“Real villains are among us. Real heroes are within us.” In November of 2000, coming off the critical and financial success of “The Sixth Sense” (1999), writer/director M. Night Shyamalan (successfully) sought to make lightning strike twice with “Unbreakable” (2000), a totally original superhero film starring Bruce Willis and Samuel L. Jackson that went on to become a cult classic. 17 years later, Shyamalan delivered a much anticipated sequel to “Unbreakable” (2000) in the form of “Split” (2017). Prior to the release of “Split” (2017), no one realized it was supposed to be a sequel to “Unbreakable” (2000), but thanks to a hidden post-credits scene, the world of “Unbreakable” was expanded upon and forever changed as new connections between the two films were revealed. Now, a full 19 years after the release of the original “Unbreakable” (2000), Shyamalan has returned with “Glass” (2019), an all-new comic book thriller that is the conclusion of the aforementioned films, turning them into a trilogy.
Set after the events of “Split” (2017), “Glass” (2019) looks into the life of David Dunn (Bruce Willis), otherwise known as The Overseer, a vigilante who hunts down Kevin Wendell Crumb (James McAvoy), a man with 24 distinct personalities including one called “The Beast,” a personality that, when in full control, turns Crumb into a superhuman killing machine. During a failed effort to take down The Beast, Dunn, along with Crumb, both get apprehended by Philadelphia police and are both sent to an insane asylum where they discover Elijah Price (Samuel L. Jackson), also known as Mister Glass, a man with a powerful mind, but weak bones.
After seeing “Split” (2017), I had high expectations for M. Night Shyamalan. He seemed to be hitting his stride once more after multiple critically and economically underperforming movies. “Glass” (2019) shows that while Shyamalan has gotten better since the days of “After Earth” (2013) and “The Last Airbender” (2010), he still hasn’t managed to duplicate the quality of his other projects like “Signs” (2002) or “The Sixth Sense” (1999). That being said, the first half of “Glass” (2019) is absolutely fantastic. The creative, colorful cinematography and imagery are spectacular, as are the performances. James McAvoy never ceases to amaze in his performances regardless of genre, and that’s especially the case in his portrayal of Kevin Wendell Crumb. McAvoy’s constant shift from personality-to-personality is flawless and he completely embodies each of the 24 distinct fictional characters. Bruce Willis, as of late, has given some weak performances, but manages this time to deliver a strong performance as David Dunn, even though he has practically no dialogue. Samuel L. Jackson, though his time in the movie is limited, gives a masterful performance, really selling the crazy-old-man aspect to his character, while in some moments also making me believe he was genuinely unwell.
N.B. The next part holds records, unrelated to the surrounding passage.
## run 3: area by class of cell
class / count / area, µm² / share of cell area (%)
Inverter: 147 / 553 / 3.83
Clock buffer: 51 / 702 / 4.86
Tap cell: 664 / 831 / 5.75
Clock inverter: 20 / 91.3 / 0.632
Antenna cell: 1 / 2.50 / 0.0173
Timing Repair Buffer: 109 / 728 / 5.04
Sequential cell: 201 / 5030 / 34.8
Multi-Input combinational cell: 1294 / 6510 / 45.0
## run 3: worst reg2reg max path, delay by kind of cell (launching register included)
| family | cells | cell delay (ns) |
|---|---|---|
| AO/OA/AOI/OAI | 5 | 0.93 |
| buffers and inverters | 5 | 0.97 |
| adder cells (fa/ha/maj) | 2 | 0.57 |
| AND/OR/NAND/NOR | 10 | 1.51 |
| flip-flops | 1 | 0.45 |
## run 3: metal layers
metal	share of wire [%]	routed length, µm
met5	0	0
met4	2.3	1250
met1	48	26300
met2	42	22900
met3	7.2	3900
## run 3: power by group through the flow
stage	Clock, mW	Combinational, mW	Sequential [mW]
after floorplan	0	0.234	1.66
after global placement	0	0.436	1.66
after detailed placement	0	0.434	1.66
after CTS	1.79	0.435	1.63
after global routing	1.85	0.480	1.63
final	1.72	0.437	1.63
`src/rtl/array_write_arbiter.sv`:
```
// Owns the register array write port: an init sweep after reset, then round-robin
// sharing among N_REQ result writers, one registered array write per clock.
module array_write_arbiter #(
    parameter int N_REQ    = 4,
    parameter int DEPTH    = 32,
    parameter int INDEX_W  = 6,
    parameter int DATA_W   = 32,
    parameter bit INIT_IDX = 1'b1
) (
    input  logic                     clk,
    input  logic                     rst,
    input  logic [N_REQ-1:0]         req,
    input  logic [N_REQ*INDEX_W-1:0] reqIndex,
    input  logic [N_REQ*DATA_W-1:0]  reqData,
    output logic [N_REQ-1:0]         grant,
    output logic                     initDone,
    output logic                     rangeErr,
    output logic [INDEX_W-1:0]       index,
    output logic [DATA_W-1:0]        writeData,
    output logic                     writeEnable
);
    localparam int                 PTR_W    = (N_REQ > 1) ? $clog2(N_REQ) : 1;
    localparam logic [INDEX_W:0]   DEPTH_L  = (INDEX_W+1)'(DEPTH);
    localparam logic [INDEX_W-1:0] LAST_L   = INDEX_W'(DEPTH-1);
    localparam logic [PTR_W-1:0]   LAST_PTR = PTR_W'(N_REQ-1);

    typedef enum logic {INIT, ARB} state_t;

    state_t             state, state_nx;
    logic [INDEX_W-1:0] initCount;
    logic [PTR_W-1:0]   rrPtr;
    logic [PTR_W-1:0]   cand;
    logic [PTR_W-1:0]   gntIdx;
    logic               gntVld;
    logic [INDEX_W-1:0] selIndex;
    logic [DATA_W-1:0]  selData;
    logic               selOob;

    // Round-robin search starting at rrPtr; first requesting source wins.
    always_comb begin
        grant  = '0;
        gntIdx = '0;
        gntVld = 1'b0;
        cand   = '0;
        if (state == ARB) begin
            for (int k = 0; k < N_REQ; k++) begin
                cand = PTR_W'((int'(rrPtr) + k) % N_REQ);
                if (!gntVld && req[cand]) begin
                    gntVld = 1'b1;
                    gntIdx = cand;
                end
            end
            grant[gntIdx] = gntVld;
        end
    end

    always_comb begin
        selIndex = reqIndex[int'(gntIdx)*INDEX_W +: INDEX_W];
        selData  = reqData[int'(gntIdx)*DATA_W +: DATA_W];
        selOob   = ({1'b0, selIndex} >= DEPTH_L);
    end

    always_comb begin
        state_nx = state;
        if (state == INIT && initCount == LAST_L)
            state_nx = ARB;
    end

    always_ff @(posedge clk or posedge rst) begin
        if (rst)
            state <= INIT;
        else
            state <= state_nx;
    end

    // Write stage: registered array write one cycle after the grant / sweep step.
    always_ff @(posedge clk or posedge rst) begin
        if (rst) begin
            initCount   <= '0;
            rrPtr       <= '0;
            index       <= '0;
            writeData   <= '0;
            writeEnable <= 1'b0;
            initDone    <= 1'b0;
            rangeErr    <= 1'b0;
        end else if (state == INIT) begin
            index       <= initCount;
            writeData   <= INIT_IDX ? DATA_W'(initCount) : '0;
            writeEnable <= 1'b1;
            initCount   <= initCount + INDEX_W'(1);
            if (initCount == LAST_L)
                initDone <= 1'b1;
        end else if (gntVld) begin
            index       <= selIndex;
            writeData   <= selData;
            writeEnable <= !selOob;
            if (selOob)
                rangeErr <= 1'b1;
            rrPtr <= (gntIdx == LAST_PTR) ? '0 : gntIdx + PTR_W'(1);
        end else begin
            writeEnable <= 1'b0;
        end
    end
endmodule

```
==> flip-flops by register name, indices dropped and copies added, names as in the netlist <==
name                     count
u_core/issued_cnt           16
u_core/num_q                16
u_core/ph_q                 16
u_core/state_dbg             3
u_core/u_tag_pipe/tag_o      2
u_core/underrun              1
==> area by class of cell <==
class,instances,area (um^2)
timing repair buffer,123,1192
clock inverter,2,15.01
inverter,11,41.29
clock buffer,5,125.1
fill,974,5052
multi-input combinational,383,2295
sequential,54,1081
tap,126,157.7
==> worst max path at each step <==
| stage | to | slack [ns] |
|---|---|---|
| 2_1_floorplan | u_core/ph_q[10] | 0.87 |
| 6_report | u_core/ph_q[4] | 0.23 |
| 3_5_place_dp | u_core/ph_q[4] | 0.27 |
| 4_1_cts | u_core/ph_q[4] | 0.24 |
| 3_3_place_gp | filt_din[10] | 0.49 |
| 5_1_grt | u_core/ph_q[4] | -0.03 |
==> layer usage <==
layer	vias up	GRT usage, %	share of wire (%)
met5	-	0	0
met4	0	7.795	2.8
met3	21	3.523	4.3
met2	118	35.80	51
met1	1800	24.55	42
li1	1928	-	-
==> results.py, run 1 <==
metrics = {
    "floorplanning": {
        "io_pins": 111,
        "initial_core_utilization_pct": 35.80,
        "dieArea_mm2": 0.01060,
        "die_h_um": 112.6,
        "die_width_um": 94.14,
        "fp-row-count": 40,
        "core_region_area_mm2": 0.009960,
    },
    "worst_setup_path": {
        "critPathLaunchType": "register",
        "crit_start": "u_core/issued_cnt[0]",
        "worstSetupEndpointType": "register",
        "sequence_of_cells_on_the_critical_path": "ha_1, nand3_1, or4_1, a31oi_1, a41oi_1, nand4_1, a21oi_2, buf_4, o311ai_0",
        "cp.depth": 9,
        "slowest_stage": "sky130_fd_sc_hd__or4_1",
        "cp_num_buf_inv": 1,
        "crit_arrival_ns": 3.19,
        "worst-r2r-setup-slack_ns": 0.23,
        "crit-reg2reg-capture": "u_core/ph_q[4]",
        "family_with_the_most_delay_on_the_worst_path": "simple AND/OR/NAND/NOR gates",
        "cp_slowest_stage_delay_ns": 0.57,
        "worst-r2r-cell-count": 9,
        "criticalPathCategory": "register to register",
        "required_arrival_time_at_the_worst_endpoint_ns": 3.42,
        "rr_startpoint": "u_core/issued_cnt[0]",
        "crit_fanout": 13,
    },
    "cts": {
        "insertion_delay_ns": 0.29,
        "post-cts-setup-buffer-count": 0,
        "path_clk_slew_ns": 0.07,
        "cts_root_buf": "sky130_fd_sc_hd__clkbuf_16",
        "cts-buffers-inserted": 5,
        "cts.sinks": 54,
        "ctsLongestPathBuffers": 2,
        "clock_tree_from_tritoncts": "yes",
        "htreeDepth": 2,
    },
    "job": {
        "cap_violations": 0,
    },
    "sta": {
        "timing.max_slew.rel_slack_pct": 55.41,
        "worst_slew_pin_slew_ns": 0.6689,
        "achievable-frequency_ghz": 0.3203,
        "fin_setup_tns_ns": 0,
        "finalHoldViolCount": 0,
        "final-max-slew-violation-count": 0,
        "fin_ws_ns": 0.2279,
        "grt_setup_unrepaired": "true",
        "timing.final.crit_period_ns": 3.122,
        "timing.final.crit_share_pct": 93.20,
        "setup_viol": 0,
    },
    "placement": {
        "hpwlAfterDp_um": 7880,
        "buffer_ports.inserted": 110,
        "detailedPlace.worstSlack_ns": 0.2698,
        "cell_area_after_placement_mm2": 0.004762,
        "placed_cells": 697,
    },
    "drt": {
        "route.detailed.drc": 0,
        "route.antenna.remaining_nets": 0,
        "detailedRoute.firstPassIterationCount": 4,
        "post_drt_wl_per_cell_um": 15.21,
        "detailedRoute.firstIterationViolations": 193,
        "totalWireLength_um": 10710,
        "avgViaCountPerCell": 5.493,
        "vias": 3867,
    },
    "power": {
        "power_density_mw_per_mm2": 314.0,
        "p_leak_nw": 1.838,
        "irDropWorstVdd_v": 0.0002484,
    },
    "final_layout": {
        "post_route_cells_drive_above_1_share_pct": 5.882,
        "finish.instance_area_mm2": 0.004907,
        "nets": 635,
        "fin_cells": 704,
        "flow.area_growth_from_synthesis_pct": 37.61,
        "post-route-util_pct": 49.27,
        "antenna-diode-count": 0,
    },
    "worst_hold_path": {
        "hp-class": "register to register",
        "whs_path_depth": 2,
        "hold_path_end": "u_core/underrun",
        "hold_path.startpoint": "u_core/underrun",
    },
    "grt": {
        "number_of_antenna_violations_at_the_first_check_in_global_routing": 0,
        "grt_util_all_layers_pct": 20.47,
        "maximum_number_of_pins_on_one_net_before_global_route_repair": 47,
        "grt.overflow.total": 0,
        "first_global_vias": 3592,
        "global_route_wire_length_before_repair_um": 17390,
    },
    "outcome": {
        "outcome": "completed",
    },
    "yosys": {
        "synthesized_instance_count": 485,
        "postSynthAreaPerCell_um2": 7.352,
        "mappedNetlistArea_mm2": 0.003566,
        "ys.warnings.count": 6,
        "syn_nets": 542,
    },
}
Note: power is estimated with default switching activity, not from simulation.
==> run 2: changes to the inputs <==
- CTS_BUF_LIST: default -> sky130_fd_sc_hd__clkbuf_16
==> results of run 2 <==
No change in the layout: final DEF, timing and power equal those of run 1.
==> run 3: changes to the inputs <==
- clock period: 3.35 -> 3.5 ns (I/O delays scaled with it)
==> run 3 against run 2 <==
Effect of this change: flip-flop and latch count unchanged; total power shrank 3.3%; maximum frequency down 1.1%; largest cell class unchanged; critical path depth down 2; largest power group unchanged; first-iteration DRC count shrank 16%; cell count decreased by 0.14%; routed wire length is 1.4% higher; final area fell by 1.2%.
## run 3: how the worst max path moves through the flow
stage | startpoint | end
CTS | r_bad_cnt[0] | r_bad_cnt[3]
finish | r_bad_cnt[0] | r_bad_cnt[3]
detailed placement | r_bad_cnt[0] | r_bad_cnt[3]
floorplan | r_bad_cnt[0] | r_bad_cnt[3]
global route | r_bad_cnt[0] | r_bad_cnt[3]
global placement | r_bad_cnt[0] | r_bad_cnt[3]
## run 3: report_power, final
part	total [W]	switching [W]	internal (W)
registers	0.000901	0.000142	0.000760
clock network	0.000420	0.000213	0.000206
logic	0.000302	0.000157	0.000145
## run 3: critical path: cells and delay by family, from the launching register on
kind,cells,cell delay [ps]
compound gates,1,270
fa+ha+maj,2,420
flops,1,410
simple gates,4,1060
<file path="config.mk">
export PLATFORM = sky130hd
export DESIGN_NAME = se_req_arbiter_flat
export DESIGN_NICKNAME = d
export VERILOG_FILES = /design/src/rtl/se_pkg.sv /design/src/rtl/se_req_arbiter_if.sv /design/src/rtl/se_rr_grant.sv /design/src/rtl/se_req_arbiter.sv /design/src/flat_wrapper.sv
export SDC_FILE = /design/constraint.sdc
export NUM_CORES = 1
export LEC_CHECK = 0
export ABC_AREA = 1
export CORE_AREA = 5 5 561 563
export DETAILED_ROUTE_END_ITERATION = 8
export DIE_AREA = 0 0 566 568
export PLACE_DENSITY = 0.36
export SLEW_MARGIN = 0
export SYNTH_ARGS = -nofsm -noshare
export SYNTH_HDL_FRONTEND = slang
export SYNTH_SLANG_ARGS = --single-unit
</file>
<file path="constraint.sdc">
create_clock -name clock -period 2.6 [get_ports clock]
set_input_delay 0.26 -clock clock [delete_from_list [all_inputs] [get_ports clock]]
set_output_delay 0.26 -clock clock [all_outputs]
set_load 0.01 [all_outputs]
</file>
$ cat src/rtl/lock_pkg.sv
// Shared types and widths for the combination-lock controller.
package lock_pkg;
  typedef enum logic [1:0] {ENTRY, CHECK, OPEN, DENIED} lock_state_t;
  localparam int ATTEMPT_W   = 2;
  localparam int DIGIT_CNT_W = 4;
endpackage

$ cat src/rtl/btn_edge.sv
// Registered rising-edge pulse for a debounced button level.
// A button held through reset stays disarmed until it has been seen low.
module btn_edge (
  input  logic clk,
  input  logic rst,
  input  logic btn,
  output logic pulse
);
  logic prev, armed;

  always_ff @(posedge clk) begin
    if (rst) begin
      prev  <= 1'b0;
      armed <= 1'b0;
      pulse <= 1'b0;
    end else begin
      prev  <= btn;
      armed <= armed | ~btn;
      pulse <= btn & ~prev & armed;
    end
  end
endmodule

$ cat src/rtl/combo_lock_ctrl.sv
// Combination-lock controller: digit entry, registered compare, attempt count, lockout.
// Optional macro LOCK_TIMEOUT_EN makes the DENIED lockout expire after LOCKOUT_CYCLES clocks.
module combo_lock_ctrl
  import lock_pkg::*;
#(
  parameter int                          NUM_DIGITS     = 4,
  parameter int                          DIGIT_W        = 4,
  parameter logic [NUM_DIGITS*DIGIT_W-1:0] CODE         = 16'h1234,
  parameter int                          MAX_ATTEMPTS   = 3,
  parameter logic [31:0]                 LOCKOUT_CYCLES = 32'd50_000_000
) (
  input  logic               clk,
  input  logic               rst,
  input  logic [DIGIT_W-1:0] sw,
  input  logic               enter,
  input  logic               clear,
  input  logic               relock,
  output logic               done,
  output logic               fail,
  output logic [1:0]         attempt,
  output logic [3:0]         digit_cnt
);
  localparam int                     CODE_W  = NUM_DIGITS * DIGIT_W;
  localparam logic [ATTEMPT_W-1:0]   MAX_ATT = ATTEMPT_W'(MAX_ATTEMPTS);
  localparam logic [DIGIT_CNT_W-1:0] NDIG    = DIGIT_CNT_W'(NUM_DIGITS);

  generate
    if (MAX_ATTEMPTS < 1 || MAX_ATTEMPTS > 3)
      $error("combo_lock_ctrl: MAX_ATTEMPTS must be 1..3");
    if (NUM_DIGITS < 2 || NUM_DIGITS > 8)
      $error("combo_lock_ctrl: NUM_DIGITS must be 2..8");
    if (LOCKOUT_CYCLES < 32'd1)
      $error("combo_lock_ctrl: LOCKOUT_CYCLES must be nonzero");
  endgenerate

  logic enter_p, relock_p;

  btn_edge u_enter_edge  (.clk(clk), .rst(rst), .btn(enter),  .pulse(enter_p));
  btn_edge u_relock_edge (.clk(clk), .rst(rst), .btn(relock), .pulse(relock_p));

  lock_state_t       state;
  logic [CODE_W-1:0] entry;
`ifdef LOCK_TIMEOUT_EN
  logic [31:0]       lock_cnt;
`endif

  always_ff @(posedge clk) begin
    if (rst) begin
      state     <= ENTRY;
      done      <= 1'b0;
      fail      <= 1'b0;
      attempt   <= MAX_ATT;
      digit_cnt <= '0;
      entry     <= '0;
`ifdef LOCK_TIMEOUT_EN
      lock_cnt  <= '0;
`endif
    end else begin
      case (state)
        ENTRY: begin
          // clear takes priority over a same-cycle digit
          if (clear) begin
            digit_cnt <= '0;
            entry     <= '0;
          end else if (enter_p) begin
            entry     <= {entry[CODE_W-DIGIT_W-1:0], sw};
            digit_cnt <= digit_cnt + 1'b1;
            if (digit_cnt + 1'b1 == NDIG) state <= CHECK;
          end
        end
        CHECK: begin
          digit_cnt <= '0;
          entry     <= '0;
          if (entry == CODE) begin
            state   <= OPEN;
            done    <= 1'b1;
            attempt <= MAX_ATT;
          end else if (attempt > 2'd1) begin
            state   <= ENTRY;
            attempt <= attempt - 1'b1;
          end else begin
            state   <= DENIED;
            fail    <= 1'b1;
`ifdef LOCK_TIMEOUT_EN
            lock_cnt <= '0;
`endif
          end
        end
        OPEN: begin
          if (relock_p) begin
            state <= ENTRY;
            done  <= 1'b0;
          end
        end
        DENIED: begin
`ifdef LOCK_TIMEOUT_EN
          if (lock_cnt == LOCKOUT_CYCLES - 32'd1) begin
            state    <= ENTRY;
            fail     <= 1'b0;
            attempt  <= MAX_ATT;
            lock_cnt <= '0;
          end else begin
            lock_cnt <= lock_cnt + 32'd1;
          end
`else
          state <= DENIED;
`endif
        end
        default: state <= ENTRY;
      endcase
    end
  end
endmodule

$ cat config.mk
export PLATFORM = sky130hd
export DESIGN_NAME = combo_lock_ctrl
export DESIGN_NICKNAME = d
export VERILOG_FILES = /design/src/rtl/lock_pkg.sv /design/src/rtl/btn_edge.sv /design/src/rtl/combo_lock_ctrl.sv
export SDC_FILE = /design/constraint.sdc
export NUM_CORES = 1
export LEC_CHECK = 0
export CORE_UTILIZATION = 50
export CTS_CLUSTER_DIAMETER = 100
export DETAILED_ROUTE_END_ITERATION = 10
export GPL_ROUTABILITY_DRIVEN = 0
export HOLD_SLACK_MARGIN = 0.15
export PLACE_DENSITY = 0.78
export SKIP_CTS_REPAIR_TIMING = 1
export SYNTH_ARGS = -nofsm -noshare
export SYNTH_HDL_FRONTEND = slang
export SYNTH_SLANG_ARGS = --single-unit
export TNS_END_PERCENT = 1
$ cat constraint.sdc
create_clock -name clk -period 4.2 [get_ports clk]
set_input_delay 1.05 -clock clk [delete_from_list [all_inputs] [get_ports clk]]
set_output_delay 1.05 -clock clk [all_outputs]
set_load 0.02 [all_outputs]
==> flow_metrics.py <==
metrics = {
    "hold_path": {
        "hp-start": "u_enter_edge.prev$_SDFF_PP0_",
        "worstHoldPathCells": 1,
        "whs_endpoint": "u_enter_edge.pulse$_SDFF_PP0_",
        "hp-class": "flop to flop",
    },
    "detailed_routing": {
        "dr.first_iter.drc_count": 29,
        "dr.pass1.iters": 4,
        "dr_total_vias": 1117,
        "wire_per_inst_um": 13.50,
        "ant_nets": 0,
        "routed_wirelength_um": 2633,
        "vias_per_cell": 5.728,
        "drcViolationCount": 0,
    },
    "critical_path": {
        "critPathLaunchType": "flop",
        "cpPeakStageDelay_ps": 640,
        "critical_path_required_ps": 3150,
        "cp_top_family": "buffers and inverters",
        "crit_arrival_ps": 1400,
        "reg2reg_to": "entry[0]$_SDFFE_PP0P_",
        "worstSetupEndpointType": "output pin",
        "crit_fanout": 5,
        "cp_slowest_cell": "clkdlybuf4s50_1",
        "cp.buffers_inverters": 1,
        "r2r_slack_ps": 2490,
        "ff2ff_path_depth": 4,
        "timing.rr.start": "state[1]$_SDFFE_PP0P_",
        "path_cells": "clkdlybuf4s50_1",
        "timing_worst_setup_path_type": "flop to output pin",
    },
    "job": {
        "maxCapViolCount": 0,
    },
    "floorplanning": {
        "rows": 18,
        "dieArea_um2": 2860,
        "die_h_um": 53.48,
        "boundaryPins": 17,
        "die_w_um": 53.48,
        "coreArea_um2": 2500,
        "start_util_pct": 53.00,
    },
    "clock_network": {
        "worstSkewPairLatency_ps": 320,
        "cts_made_buffers": 5,
        "clock_path_buffers": 2,
        "cts.sinks": 32,
        "clkTransAtPathRegs_ps": 90,
        "htree_levels": 2,
        "clockRootBuffer": "clkbuf_4",
        "cts_tree": "done",
    },
    "power": {
        "p_leak_nw": 0.5297,
        "ir_drop_v": 0.0002421,
        "power_density_nw_per_um2": 344.6,
    },
    "synthesis": {
        "seq_area_frac_synth_pct": 48.35,
        "synth.distinct_cells": 33,
        "yosys_warnings": 0,
        "synth-seq-cells": 32,
        "yosys.area.top_type_share_pct": 48.35,
        "async_flop_share_pct": 0,
        "synth.cell_area_um2": 1325,
        "yosysTopAreaCell": "dfxtp_1",
        "yosys.cell_count.top_type": "dfxtp_1",
        "synth_edf_count": 0,
        "synth_ff_type": "dfxtp_1",
        "synthCells": 150,
        "synthTopCellsByArea": "dfxtp_1, a21oi_1, nand3_1",
        "synth.avg_cell_area_um2": 8.833,
        "synth_nets": 162,
        "yosys-top-cells-count": "dfxtp_1, a21oi_1, nand2_1",
    },
    "final_layout": {
        "area_growth_pct": 16.52,
        "nNetsFinal": 177,
        "finalInstanceArea_um2": 1544,
        "diodes": 0,
        "fin_util_pct": 61.76,
        "drive_above_1_share_pct": 6.667,
    },
    "timing": {
        "max_freq_mhz": 408.6,
        "slew_violations": 0,
        "period_needed_ps": 2447,
        "fin_ws_ps": 1753,
        "fin_crit_sh_pct": 58.27,
        "setup_viol": 0,
        "worst_pin_slew_ps": 806.0,
        "tns_ps": 0,
        "rsz0062_at_grt": "false",
        "fin_hold_ws_ps": 393.4,
        "slew_headroom_pct": 46.07,
        "finClkSkew_ps": 4.910,
        "hold_viol": 0,
    },
    "status": {
        "status": "complete, no violations",
    },
    "global_routing": {
        "grt_overflow": 0,
        "grt_antenna_before_repair": 0,
        "grt_pass1_vias": 1018,
        "grt.total_usage_pct": 21.80,
        "grt_first_pass_wirelength_um": 4367,
        "grt_max_degree": 32,
    },
    "placement": {
        "placement.cell_area_um2": 1479,
        "dp_hpwl_um": 1823,
        "pre_cts_slack_ps": 1424,
        "portBuffers": 16,
    },
}
layout make-up:
cell class	instances	area (um^2)
fillers	210	955.9
clock buffers	7	65.06
flip-flops and latches	32	640.6
well taps	30	37.54
inverters	6	22.52
repair buffers	17	167.7
multi-input cells	103	610.6
metrics by stage:
step	instances	power, mW
global route	195	0.5588
detailed placement	188	0.3479
floorplan	150	0.3350
CTS	195	0.5390
finish	195	0.5320
global placement	188	0.3467
logic make-up after synthesis:
kind of cell,Yosys count,synth area share (%)
XOR/XNOR,2,1.322
buffers and inverters,15,5.571
AO/OA/AOI/OAI,33,14.07
flip-flops,32,48.35
multiplexers,1,0.7555
adder cells (fa/ha/maj),3,2.833
AND/OR/NAND/NOR,64,27.10
where the power goes:
part	total (mW)	internal, mW	switching (mW)
clock network	0.191	0.0948	0.0963
logic	0.0301	0.0125	0.0176
registers	0.311	0.308	0.00274
total	0.532	0.415	0.117
routing by layer:
metal  wire length (um)  part of all wire (%)  up-vias  track usage [%]
met5                  0                     0        -                0
met4                 24                  0.91        0            7.456
met3                129                   4.9        5            8.046
met2               1347                    51       31            37.50
met1               1131                    43      526            24.30
li1                   -                     -      555                -
sequential cells by signal, indices dropped and copies added (netlist names), 2 cells and up:
| register | flops |
|---|---|
| digit_cnt | 4 |
| attempt | 2 |
| entry | 16 |
| state | 2 |
placed cells by master, fill, tap and decap left out, types with 2 or more instances in the layout:
cell | netlist | routed
nor3b_1 | 2 | 2
ha_1 | 3 | 3
a21oi_1 | 21 | 21
clkdlybuf4s50_1 | 0 | 16
clkbuf_8 | 0 | 2
nor2_1 | 11 | 11
nor2b_1 | 3 | 3
nand2b_1 | 2 | 2
dfxtp_1 | 32 | 32
nand4_1 | 2 | 2
a22oi_1 | 5 | 5
nor3_1 | 3 | 3
o21ai_0 | 3 | 3
nor4b_1 | 3 | 3
inv_1 | 6 | 6
a211oi_1 | 2 | 2
nand2_1 | 15 | 15
clkbuf_4 | 0 | 5
nand3_1 | 13 | 13
xnor2_1 | 2 | 2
Sarah Paulson is the first of my many issues with the film. Without spoiling, I had trouble deciding if her performance was weak, or rather if it was just the material she was given. Paulson’s whole character and backstory was a major negative for “Glass” (2019). An additional complaint I have with the film is with the second half of the movie. Shyamalan, known for his plot twists, manages to deliver a weak one here, doing things that throw away the potential for a sequel to this trilogy. To avoid spoiling the plot, that’s all I can say about that particular criticism. “Glass” feels like a combination of ideas Shyamalan had, but couldn’t decide on, so he put them into a blender and served up what was created. In this case, the shake isn’t good! The ideas he toys with are definitely fascinating, but just don’t flow in the grand scheme of the film. Also, Mister Glass, the titular character, doesn’t even really show up or speak until the second half of the movie. It’s infuriating because in “Unbreakable” (2000), Glass is one of the most interesting characters, so to see him wasted feels like, just as with the rest of the film, a massive missed opportunity.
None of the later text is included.